En la biblioteca de la universidad te topaste con su apellido mientras te documentabas para un trabajo. Pediste un libro suyo, pero te equivocaste y te dieron un poemario de su padre. Una sola palabra puede cambiar el mundo. Apenas sabías nada de él. No sabías, por ejemplo, que su padre, con el que compartía nombre, era también poeta. Un poeta del fascismo. Sólo sabías que estaba loco, que vivía internado en el manicomio de Mondragón y que no dejaba de escribir.

Te hiciste con un ejemplar de Nueve novísimos poetas españoles. Era la primera vez que leías poemas completos de él. Los versos y las prosas poéticas que aparecían en la antología te acompañaron durante semanas, como un perro hambriento que seguía tus pasos y del que no eras consciente hasta que girabas la cabeza y lo veías a tus pies. Poemas como Para evitar los ladrones de bolsos o Deseo de ser piel roja que te conmovían aunque no acabaras de entenderlos. La poesía no necesita comprensión, dices. La disposición de las palabras y su sonoridad son suficientes, como cuando escuchas una canción en un idioma que no conoces pero sabes que está hablando de ti.

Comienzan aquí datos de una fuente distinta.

File: src/rtl/lifo_stack_mem.sv
// Register-array storage for the stack: one synchronous write port and
// one asynchronous read port. Contents are deliberately not reset.
module lifo_stack_mem
  import stack_pkg::*;
#(
  parameter int WIDTH = 8,
  parameter int DEPTH = 256,
  localparam int AW   = clog2w(DEPTH)
) (
  input  logic             clk,
  input  logic             we,
  input  logic [AW-1:0]    waddr,
  input  logic [WIDTH-1:0] wdata,
  input  logic [AW-1:0]    raddr,
  output logic [WIDTH-1:0] rdata
);

  logic [WIDTH-1:0] mem_q [DEPTH];

  // Write port.
  always_ff @(posedge clk) begin
    if (we) begin
      mem_q[waddr] <= wdata;
    end
  end

  // Guard addresses beyond DEPTH when DEPTH is not a power of two.
  assign rdata = (int'(raddr) < DEPTH) ? mem_q[raddr] : {WIDTH{1'b0}};

endmodule
--- config.mk ---
export PLATFORM = sky130hd
export DESIGN_NAME = addsub_serial
export DESIGN_NICKNAME = d
export VERILOG_FILES = /design/src/rtl/addsub_serial_pkg.sv /design/src/rtl/addsub_bit_cell.sv /design/src/rtl/addsub_serial.sv
export SDC_FILE = /design/constraint.sdc
export NUM_CORES = 1
export LEC_CHECK = 0
export CORE_ASPECT_RATIO = 0.7
export CORE_MARGIN = 5
export CORE_UTILIZATION = 51
export DETAILED_ROUTE_END_ITERATION = 16
export PLACE_DENSITY = 0.77
export SKIP_LAST_GASP = 1
export SYNTH_ARGS = -nofsm -noshare
export SYNTH_HDL_FRONTEND = slang
export SYNTH_SLANG_ARGS = --single-unit
--- constraint.sdc ---
create_clock -name clk -period 2 [get_ports clk]
set_input_delay 0.2 -clock clk [delete_from_list [all_inputs] [get_ports clk]]
set_output_delay 0.2 -clock clk [all_outputs]
set_load 0.005 [all_outputs]
--- src/rtl/addsub_serial_pkg.sv ---
// addsub_serial_pkg: shared types and constants for the bit-serial
// adder/subtractor.
//   state_t  : FSM state encoding (IDLE, RUN, DONE)
//   MODE_ADD : mode value selecting a + b + carryIn
//   MODE_SUB : mode value selecting a - b - borrowIn
package addsub_serial_pkg;

  typedef enum logic [1:0] {
    IDLE = 2'd0,
    RUN  = 2'd1,
    DONE = 2'd2
  } state_t;

  localparam logic MODE_ADD = 1'b0;
  localparam logic MODE_SUB = 1'b1;

endpackage
--- src/rtl/mem_port_ctrl_pkg.sv ---
// Shared definitions for the RAM port front end: byte-enable width, response buffer
// depth limits and occupancy counter width.
package mem_port_ctrl_pkg;

  localparam int unsigned RSP_DEPTH_MIN = 2;
  localparam int unsigned RSP_DEPTH_MAX = 16;

  function automatic int unsigned mem_be_w(int unsigned dw);
    return (dw + 7) / 8;
  endfunction

  // Wide enough to hold 0..depth inclusive.
  function automatic int unsigned occ_w(int unsigned depth);
    return $clog2(depth + 1);
  endfunction

endpackage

Luego te olvidaste de él. El perro hambriento desapareció para dejar paso a otros animales. Monstruos literarios que ocupaban tu mente. Años después lo retomarías, cuando R y tú hablabais de poesía. De él y de Bukowski. Siempre Bukowski. En un programa de televisión sobre el malditismo, un inefable presentador insistía en que Bukowski era un mediocre. Él lo miró como se mira a un niño que ignora el mundo real. Deseé que se levantara y orinara encima del presentador igual que en aquella librería.

También viste la película que Jaime Chávarri rodó sobre su familia. Su personaje se impone sobre todos los demás. Descubriste que un árbol genealógico, aunque tenga las ramas cortas, puede hundir a un hombre en la locura si lo lleva sobre su espalda. Después comprarías su obra poética completa y la guardarías con celo en la estantería, junto a otras biblias.

Malditismo, según el diccionario, es la condición de maldito, que va contra las normas. Rimbaud, Artaud, Bukowski, Baudelaire, Kerouac, Huxley. La lista de genios es interminable. El loco de tu pueblo también podría entrar ahí. Escribir desde la locura quizá sea el modo más puro de escribir, dices. Él escribió la mayor parte de su obra encerrado en manicomios.

Te fascinaba pensar que seguía vivo y que todavía publicaba libros. Bolaño lo convirtió en un personaje en 2666, algo así como un cameo literario. Viste algunos vídeos en los que aparecía charlando con Bunbury y Carlos Ann. Estaba demacrado y sin dientes, pero sus ojos eran los mismos que en el Desencanto. Alguna vez imaginaste cómo sería trasladarte hasta Mondragón y hacerle una visita.

Fue entonces cuando el libro sobre su vida te encontró. Conociste sus flirteos con las drogas, su familia y la extraña relación con su madre, su sexualidad, la primera vez que entró en un sanatorio mental, la decadencia de los últimos años. Y su obsesión con los diarios de Kafka y la poesía de Antonin Artaud y la ciencias ocultas y Dante y Poe y Peter Pan. El título de la biografía señala con precisión lo que fue su existencia: El contorno del abismo. Siempre a punto de caer. Siempre a punto de salvarse.

En uno de sus últimos escritos asegura que los únicos que hacían poesía de verdad en aquel momento, eran él y Pere Gimferrer. Te parece una combinación extraña. Dos concepciones antagónicas de la vida. Un loco y un dandi. No te imaginas a Gimferrer apurando las copas que los clientes de un bar de mala muerte se han dejado a medias.

Vuelves al loco de tu pueblo. Vuelves a su genialidad y a su locura. Confundes sus rostros. Oyes sus voces que recitan al unísono las palabras que él escribió: “Y si nos temen, qué mejor, para estar solos en nuestra propia casa, que es la casa del miedo”. Locura y miedo son estados que se tocan. El día de su muerte lo imaginaste descalzo, tomándose más de diez colas en una hora, fumando sin descanso, robando cigarrillos, gritando, peleando con los camareros como si tuviera contra ellos una cruzada personal, igual que un Peter Pan enajenado porque al final el tiempo le ha ganado la partida.